Start of Records to use

### src/core/sto_monitor_pkg.sv
// Constants for the safe torque off monitor.
// Assumes a 100 MHz system clock.
package sto_monitor_pkg;
   localparam int CLK_HZ = 100_000_000;
   localparam int TRIG_DELAY_MS = 10;
   localparam int IND_STO_DELAY_MS = 100;
   localparam int IND_DISC_DELAY_MS = 280;
   // Input filter: 1 ms of stable level, well inside the 10 ms cut-off budget
   localparam int FILTER_US = 1000;
   localparam int FILTER_CYCLES = (FILTER_US * (CLK_HZ / 1_000_000));
   // Discrepancy must persist this long before it is declared
   localparam int DISC_CONFIRM_US = 5000;
   localparam int DISC_CYCLES = (DISC_CONFIRM_US * (CLK_HZ / 1_000_000));
   localparam logic [7:0] CODE_NONE = 8'h00;
   localparam logic [7:0] CODE_STO = 8'h28;
   localparam logic [7:0] CODE_CH_A = 8'h29;
   localparam logic [7:0] CODE_CH_B = 8'h2A;
   localparam logic [7:0] CODE_DUAL = 8'h2B;
   localparam int GATE_WIDTH = 6;
   localparam int CNT_WIDTH = 20;
endpackage : sto_monitor_pkg

### src/core/safe_torque_off_monitor.sv
// Safe torque off monitor: two redundant contact inputs gate the power-stage drive,
// and the fault code and flags tell the controller why the drive was cut.
// Assumes contacts arrive asynchronously and without a defined phase to sys_clk;
// gate requests, start and fault reset come from the motor controller on sys_clk.
// Contact closed reads as 1, so a broken wire reads as open.
//
// Overview of operation
// - Both channels open triggers safe torque off, stops the drive and reports code 40.
// - Both channels closed leaves the drive free to run normally.
// - While running, one channel open and the other closed reports code 41, 42 or 43 by channel.
// - Safe torque off forces every power-stage drive signal inactive.
// - Any trigger cuts drive output within less than 10 ms.
// - A discrepancy fault that arises while running is indicated within less than 280 ms.
// - The dual-open condition is indicated within less than 100 ms.
// - Activation while running reports the fault and coasts; a start while active is refused.
`timescale 1ns/1ns
`default_nettype none
module safe_torque_off_monitor #(
   parameter int FILTER_CYCLES = sto_monitor_pkg::FILTER_CYCLES,
   parameter int DISC_CYCLES = sto_monitor_pkg::DISC_CYCLES
) (
   input wire logic sys_clk, // 100 MHz clock
   input wire logic rst, // Async reset, active high
   input wire logic safetyChannelA, // Contact A, 1 = closed
   input wire logic safetyChannelB, // Contact B, 1 = closed
   input wire logic startCmd, // Run request level
   input wire logic faultReset, // Restart / fault reset pulse
   input wire logic [sto_monitor_pkg::GATE_WIDTH-1:0] gateReq, // Gate drive requests
   output logic [sto_monitor_pkg::GATE_WIDTH-1:0] gateDrive, // Gate drive to power stage
   output logic driveEnable, // Drive output permitted
   output logic stoActive, // Safe torque off indication
   output logic channelAFault, // Channel A exception
   output logic channelBFault, // Channel B exception
   output logic dualChannelFault, // Both channels exception
   output logic [7:0] faultCode // Latched fault code
);
   localparam int CW = sto_monitor_pkg::CNT_WIDTH;

   typedef enum logic [1:0] {RUN_OK, TRIPPED, WAIT_RESET} mode_e;

   typedef struct packed {
      // Two-stage pin synchronisers
      logic [1:0] syncA;
      logic [1:0] syncB;
      // Debounced levels and their timers
      logic fltA;
      logic fltB;
      logic [CW-1:0] cntA;
      logic [CW-1:0] cntB;
      // Mismatch window: age and which channel opened
      logic [CW-1:0] discCnt;
      logic seenA;
      logic seenB;
      // Control and registered outputs
      mode_e mode;
      logic [sto_monitor_pkg::GATE_WIDTH-1:0] gate;
      logic en;
      logic sto;
      logic fA;
      logic fB;
      logic fD;
      logic [7:0] code;
   } state_s;
   state_s s_q, s_d;

   // Safe default: come out of reset tripped, with both channels taken as open
   localparam state_s RESET_STATE = '{
      syncA: 2'h0,
      syncB: 2'h0,
      fltA: 1'b0,
      fltB: 1'b0,
      cntA: '0,
      cntB: '0,
      discCnt: '0,
      seenA: 1'b0,
      seenB: 1'b0,
      mode: TRIPPED,
      gate: '0,
      en: 1'b0,
      sto: 1'b1,
      fA: 1'b0,
      fB: 1'b0,
      fD: 1'b0,
      code: sto_monitor_pkg::CODE_STO
   };

   function automatic logic [CW-1:0] bump(input logic [CW-1:0] c);
      bump = c + CW'(1);
   endfunction : bump

   // Filtered pair as the trip logic sees it
   function automatic logic both_closed(input state_s s);
      both_closed = s.fltA && s.fltB;
   endfunction : both_closed

   function automatic logic both_open(input state_s s);
      both_open = !s.fltA && !s.fltB;
   endfunction : both_open

   always_comb begin
      s_d = s_q;
      s_d.syncA = {s_q.syncA[0], safetyChannelA};
      s_d.syncB = {s_q.syncB[0], safetyChannelB};

      // Debounce each channel; a changed level must hold for the filter time
      if (s_q.syncA[1] == s_q.fltA) begin
         s_d.cntA = '0;
      end else if (s_q.cntA >= CW'(FILTER_CYCLES - 1)) begin
         s_d.fltA = s_q.syncA[1];
         s_d.cntA = '0;
      end else begin
         s_d.cntA = bump(s_q.cntA);
      end
      if (s_q.syncB[1] == s_q.fltB) begin
         s_d.cntB = '0;
      end else if (s_q.cntB >= CW'(FILTER_CYCLES - 1)) begin
         s_d.fltB = s_q.syncB[1];
         s_d.cntB = '0;
      end else begin
         s_d.cntB = bump(s_q.cntB);
      end

      // Remember which channel dropped during a mismatch window
      // The age saturates, so a long mismatch stays confirmed while tripped
      if (s_q.fltA == s_q.fltB) begin
         s_d.discCnt = '0;
         s_d.seenA = 1'b0;
         s_d.seenB = 1'b0;
      end else begin
         if (s_q.discCnt < CW'(DISC_CYCLES)) begin
            s_d.discCnt = bump(s_q.discCnt);
         end
         if (!s_q.fltA) begin
            s_d.seenA = 1'b1;
         end
         if (!s_q.fltB) begin
            s_d.seenB = 1'b1;
         end
      end

      case (s_q.mode)
         RUN_OK: begin
            if (both_open(s_q)) begin
               s_d.mode = TRIPPED;
               s_d.sto = 1'b1;
               s_d.code = sto_monitor_pkg::CODE_STO;
            end else if (s_q.fltA != s_q.fltB) begin
               // Drive is cut at once; the fault is named after confirmation
               s_d.en = 1'b0;
               if (s_q.discCnt >= CW'(DISC_CYCLES)) begin
                  s_d.mode = TRIPPED;
                  if (s_q.seenA && s_q.seenB) begin
                     s_d.fD = 1'b1;
                     s_d.code = sto_monitor_pkg::CODE_DUAL;
                  end else if (!s_q.fltA) begin
                     s_d.fA = 1'b1;
                     s_d.code = sto_monitor_pkg::CODE_CH_A;
                  end else begin
                     s_d.fB = 1'b1;
                     s_d.code = sto_monitor_pkg::CODE_CH_B;
                  end
               end
            end else begin
               // Enable returns only here; gates follow in the same cycle
               s_d.en = 1'b1;
            end
         end
         TRIPPED: begin
            // Start requests are ignored; motor coasts with gates off
            if (both_closed(s_q)) begin
               s_d.mode = WAIT_RESET;
            end else if (both_open(s_q)) begin
               // Both open outranks a latched discrepancy, so STO is shown
               s_d.sto = 1'b1;
               s_d.code = sto_monitor_pkg::CODE_STO;
            end
         end
         WAIT_RESET: begin
            // A channel that opens again re-arms the trip
            if (!both_closed(s_q)) begin
               s_d.mode = TRIPPED;
            end else if (faultReset && !startCmd) begin
               // Reset with run held would restart unexpectedly; demand start released
               s_d.mode = RUN_OK;
               s_d.sto = 1'b0;
               s_d.fA = 1'b0;
               s_d.fB = 1'b0;
               s_d.fD = 1'b0;
               s_d.code = sto_monitor_pkg::CODE_NONE;
            end
         end
         default: begin
            // Unreachable code; fail safe
            s_d.mode = TRIPPED;
         end
      endcase

      if (s_d.mode != RUN_OK) begin
         s_d.en = 1'b0;
      end

      // Gates follow requests only while enabled and both channels closed
      s_d.gate = (s_d.en && both_closed(s_q)) ? gateReq : '0;
   end

   always_ff @(posedge sys_clk or posedge rst) begin
      if (rst) begin
         s_q <= RESET_STATE;
      end else begin
         s_q <= s_d;
      end
   end

   // Outputs come straight from the state register
   assign gateDrive = s_q.gate;
   assign driveEnable = s_q.en;
   assign stoActive = s_q.sto;
   assign channelAFault = s_q.fA;
   assign channelBFault = s_q.fB;
   assign dualChannelFault = s_q.fD;
   assign faultCode = s_q.code;
endmodule : safe_torque_off_monitor
`default_nettype wire

### config.mk
export PLATFORM = sky130hd
export DESIGN_NAME = safe_torque_off_monitor
export DESIGN_NICKNAME = d
export VERILOG_FILES = /design/src/core/sto_monitor_pkg.sv /design/src/core/safe_torque_off_monitor.sv
export SDC_FILE = /design/constraint.sdc
export NUM_CORES = 1
export LEC_CHECK = 0
export ABC_CLOCK_PERIOD_IN_PS = 4250
export BUFFER_PORTS_ARGS = -buffer_cell sky130_fd_sc_hd__buf_2
export CELL_PAD_IN_SITES_DETAIL_PLACEMENT = 1
export CELL_PAD_IN_SITES_GLOBAL_PLACEMENT = 1
export CORE_ASPECT_RATIO = 1.25
export CORE_MARGIN = 2
export CORE_UTILIZATION = 51
export CTS_CLUSTER_DIAMETER = 60
export DETAILED_ROUTE_END_ITERATION = 8
export GPL_TIMING_DRIVEN = 1
export PLACE_DENSITY = 0.93
export SKIP_LAST_GASP = 1
export SLEW_MARGIN = 30
export SYNTH_ARGS = -nofsm -noshare
export SYNTH_HDL_FRONTEND = slang
export SYNTH_SLANG_ARGS = --single-unit
export TNS_END_PERCENT = 1
### constraint.sdc
create_clock -name sys_clk -period 4.25 [get_ports sys_clk]
set_input_delay 0.425 -clock sys_clk [delete_from_list [all_inputs] [get_ports sys_clk]]
set_output_delay 0.425 -clock sys_clk [all_outputs]
set_load 0.01 [all_outputs]
### Yosys cells after proc, flatten, opt, wreduce, memory -nomap -nowiden

Index checks and enable logic that the tools add are counted.
Widths: inputs -> output; s select.

| operators by class | value |
|---|---|
| $add $sub $neg | 3 |
| $lt $le $gt $ge | 4 |
| equality and inequality tests | 21 |
| mux-type cells | 38 |
| bitwise operators | 2 |
| reductions and logical operators | 20 |

Operators by type and width:

| kind | count |
|---|---|
| $mux 20 | 5 |
| $add 20x1->20 const B | 3 |
| $ge 20x17->1 const B | 2 |
| $mux 12 | 2 |
| $mux 8 | 3 |
| $pmux 8 s3 | 1 |
| $mux 11 | 2 |
| $mux 22 | 1 |
| $ne 2x2->1 const B | 11 |
| $ge 20x19->1 const B | 1 |
| $lt 20x19->1 const B | 1 |
| $mux 2 | 9 |
| $reduce_and 8->1 | 2 |
| $reduce_and 7->1 | 2 |
| $mux 1 | 10 |
| $mux 6 | 1 |
| $ne 3x3->1 const B | 2 |
| $pmux 2 s3 | 1 |
| $pmux 3 s2 | 1 |
| $reduce_bool 2->1 | 3 |
| $logic_and 1x1->1 | 5 |
| $ne 2x1->1 const B | 2 |
| $reduce_and 2->1 | 2 |
| $reduce_and 4->1 | 1 |
| other kinds (10) | 15 |

| word-level totals | value |
|---|---|
| bits in registers | 89 |
| bits of input ports | 12 |
| output and inout port bits | 19 |
| logic and storage cells | 105 |

### Logic depth before layout (Yosys ltp)

| depth | value |
|---|---|
| depth in word-level cells | 9 |
| depth in mapped cells | 8 |
| depth with buffers taken out | 6 |

### Worst setup path after synthesis

No wires, ideal clock.

| path | value |
|---|---|
| path type | reg-to-reg |
| start point | register s_q[63] (netlist bit) |
| end point | register s_q[79] (netlist bit) |
| library setup time | 0.072 ns |
| arrival | 2.057 ns |
| data required time | 4.178 ns |
| setup slack | 2.122 ns |
| stages on the path, launching flop included | 9 |
| buffers on the path | 3 |
| clock period less this slack | 2.128 ns |
| path through | dfrtp_1 ha_1 and4_1 clkbuf_1 or4_1 a211o_1 clkbuf_1 buf_2 nor2_1 |

RTL lines:

| element | RTL line | RTL |
|---|---|---|
| start: declaration | safe_torque_off_monitor.sv:64 | `state_s s_q, s_d;` |
| start signal: assignment | safe_torque_off_monitor.sv:208 | `s_q <= RESET_STATE;` |
| start signal: assignment | safe_torque_off_monitor.sv:210 | `s_q <= s_d;` |

==> impl_metrics.toml <==
[sta]
fin_hold_ws_ns = 0.0805
worst_pin_slew_ns = 0.686
fin_skew_ns = 0.0180
hold_viol = 0
relSlewSlack_pct = 54.1
tns_ns = 0
fin_crit_sh_pct = 60.8
fin_crit_ns = 2.58
slew_viol_final = 0
grt_setup_unrepaired = "false"
finalSetupViolCount = 0
max_freq_mhz = 387

[setup_path]
worst_setup_path_start_kind = "flip-flop"
arrival_ns = 2.81
path_class = "reg -> reg"
critPathRequiredTime_ns = 4.48
worstSetupEndpointType = "flip-flop"
crit_path_max_fanout = 34

[global_routing]
antenna_found_initial = 0
grt_pass1_vias = 3943
grt_usage_pct = 25.4
grt-ovfl-total = 0
grt_max_degree = 58
grt_pass1_wl_mm = 19.1

[logic_synthesis]
ys_ff_latch = 84
yosys-top-cells-count = "dfrtp_1, nand2_1, nor2_1, nand3_1"
synthArstFlopShare_pct = 100
synth_top_area_cell = "dfrtp_1"
synth_edf_count = 0
synth_cell_types = 55
synth_top_area_share_pct = 44.2
yosysWarnings = 0
syn_area_sq_um = 4590
yosysMostFrequentCell = "dfrtp_1"
syn_avg_cell_area_sq_um = 9.74
synth_seq_area_share_pct = 45.9
synthCells = 471
synth_ff_type = "dfrtp_1"
ys_top_cells_by_area = "dfrtp_1, nand2_1, ha_1"

[pwr]
p_seq_share_pct = 44.3
p_sw_mw = 0.692
clock_power_share_pct = 31.0
swShare_pct = 33.3
p_int_mw = 1.38
comb_power_share_pct = 24.7
p_leak_nw = 2.05
total_power_mw = 2.08
irDropWorstVdd_uv = 237
power_density_nw_per_um2 = 419

[clock_tree]
root_buffer = "clkbuf_8"
cts_buffer_depth = 2
clock_latency_ns = 0.38
htreeDepth = 3
cts_setup_buffers = 0
cts_num_sinks = 84
cts_hold_buffers = 0
cts_resized = 0
cts_made_buffers = 9
clk_pin_slew_worst_paths_ns = 0.09
cts_tree = "yes"

[placement]
gp_congestion = 0.859
port_buffers = 26
hpwl_mm = 7.73

[floorplan]
die_area_sq_um = 9770
coreArea_sq_um = 8700
die_y_um = 110
pin_count = 31
start_util_pct = 52.7
dieWidth_um = 88.8
rows = 38

[layout]
area.growth.synth_to_final_pct = 7.97
drive_gt1_share_pct = 13.7
multi_input_area_sq_um = 2260
diodes = 0
fill_cells = 1005
ff_latch_area_sq_um = 2110
nNetsFinal = 510

[drt]
drt.antenna.violating_nets = 0
drt_iter0_markers = 181
drc = 0
avgRoutedWirePerCell_um = 18.9
vias = 3674
via_per_inst = 6.02
dr.pass1.iters = 4
drt_wl_total_mm = 11.5

[status]
status = "complete, no violations"

[run]
cap_violations = 0

[min_path]
hold_class = "in -> async"
==> state kept, by name, summed over array words and instances, names as in the netlist <==
signal / cells
s_q: 68
channelBFault: 1
gateDrive: 6
driveEnable: 1
faultCode: 3
dualChannelFault: 1
s_d: 2
stoActive: 1
channelAFault: 1
==> kinds of logic (layout without fill, tap and decap cells) <==
| logic type | count (synthesis) | in the layout | share of synthesized area (%) |
|---|---|---|---|
| flops | 84 | 84 | 45.9 |
| simple gates | 213 | 213 | 26.0 |
| mux | 15 | 15 | 3.33 |
| other cells | 1 | 10 | 0.0818 |
| compound gates | 69 | 69 | 10.7 |
| buf+inv | 50 | 60 | 5.43 |
| xor+xnor | 26 | 26 | 4.97 |
| fa+ha+maj | 13 | 13 | 3.55 |
==> metal layers <==
metal | track usage [%] | vias to the layer above | part of all wire (%)
li1 | - | 1702 | -
met1 | 30.2 | 1889 | 41
met2 | 44.2 | 53 | 54
met3 | 3.87 | 30 | 2.1
met4 | 12.6 | 0 | 3.0
met5 | 0 | - | 0
==> through the flow <==
step | instance area (sq um) | cells | util (%) | worst slack (ns)
4_1_cts | 4950 | 610 | 56.9 | 1.68
3_3_place_gp | 4730 | 594 | 54.4 | 1.92
2_1_floorplan | 4620 | 480 | - | 1.66
6_report | 4950 | 610 | 56.9 | 1.67
3_5_place_dp | 4730 | 594 | 54.4 | 1.71
5_1_grt | 4950 | 610 | 56.9 | 1.49
==> worst max-delay path, cell delays in order, from the launching register on <==
cell     delay (ns)
dfrtp_1        0.54
inv_1          0.13
ha_1           0.29
buf_4          0.31
inv_1          0.28
nor4b_2        0.71
nor4_1         0.16
==> cell type report <==
cell class	instances	area share, %
timing repair buffer	29	3.08
clock inverter	5	1.72
sequential	84	42.5
inverter	15	1.24
clock buffer	11	2.65
multi-input combinational	346	45.7
tap	120	3.03
==> power by group through the flow <==
stage,clock network (mW),logic (mW),registers (mW)
3_5_place_dp,0,0.504,0.932
3_3_place_gp,0,0.459,0.924
4_1_cts,0.652,0.512,0.917
5_1_grt,0.677,0.566,0.926
2_1_floorplan,0,0.387,0.920
6_report,0.644,0.513,0.919
==> final timing paths <==
kind	end	cells after the start	from	slack, ns
setup / recovery	gateDrive[2]$_DFF_PP0_	6	s_q[84]$_DFFE_PP0P_	1.67
hold / removal	s_q[47]$_DFF_PP0_	2	rst	0.08
setup reg to reg	gateDrive[2]$_DFF_PP0_	6	s_q[84]$_DFFE_PP0P_	1.67
hold reg to reg	s_q[86]$_DFF_PP0_	0	s_d[86]$_DFF_PP0_	0.36
max in group asynchronous	faultCode[3]$_DFFE_PP1P_	3	rst	3.35
min in group sys_clk	s_d[86]$_DFF_PP0_	1	safetyChannelB	0.15
==> placed cells by master, fill, tap and decap left out, types with 4 or more instances in the layout <==
master,netlist,final
and4_1,8,8
nand2b_1,13,13
nand4_1,15,15
buf_2,1,26
nor4_1,18,18
xor2_1,15,15
nor3_1,11,11
and3_1,9,9
o21ai_0,16,16
conb_1,1,10
clkbuf_8,0,9
or4_1,6,6
nor2_1,41,41
inv_1,15,14
nand3_1,19,19
o31ai_1,6,6
a21oi_1,17,17
ha_1,13,13
and2_1,5,5
xnor2_1,11,11
o31a_1,4,4
nor4_2,8,8
mux2i_1,13,13
dfrtp_1,81,81
nand2_1,47,47
Power figures use the tool's default switching activity.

End of Records to use

Aim of the exercise: Tally each line above that includes "fltB". Reply with the total only.

Task output: 9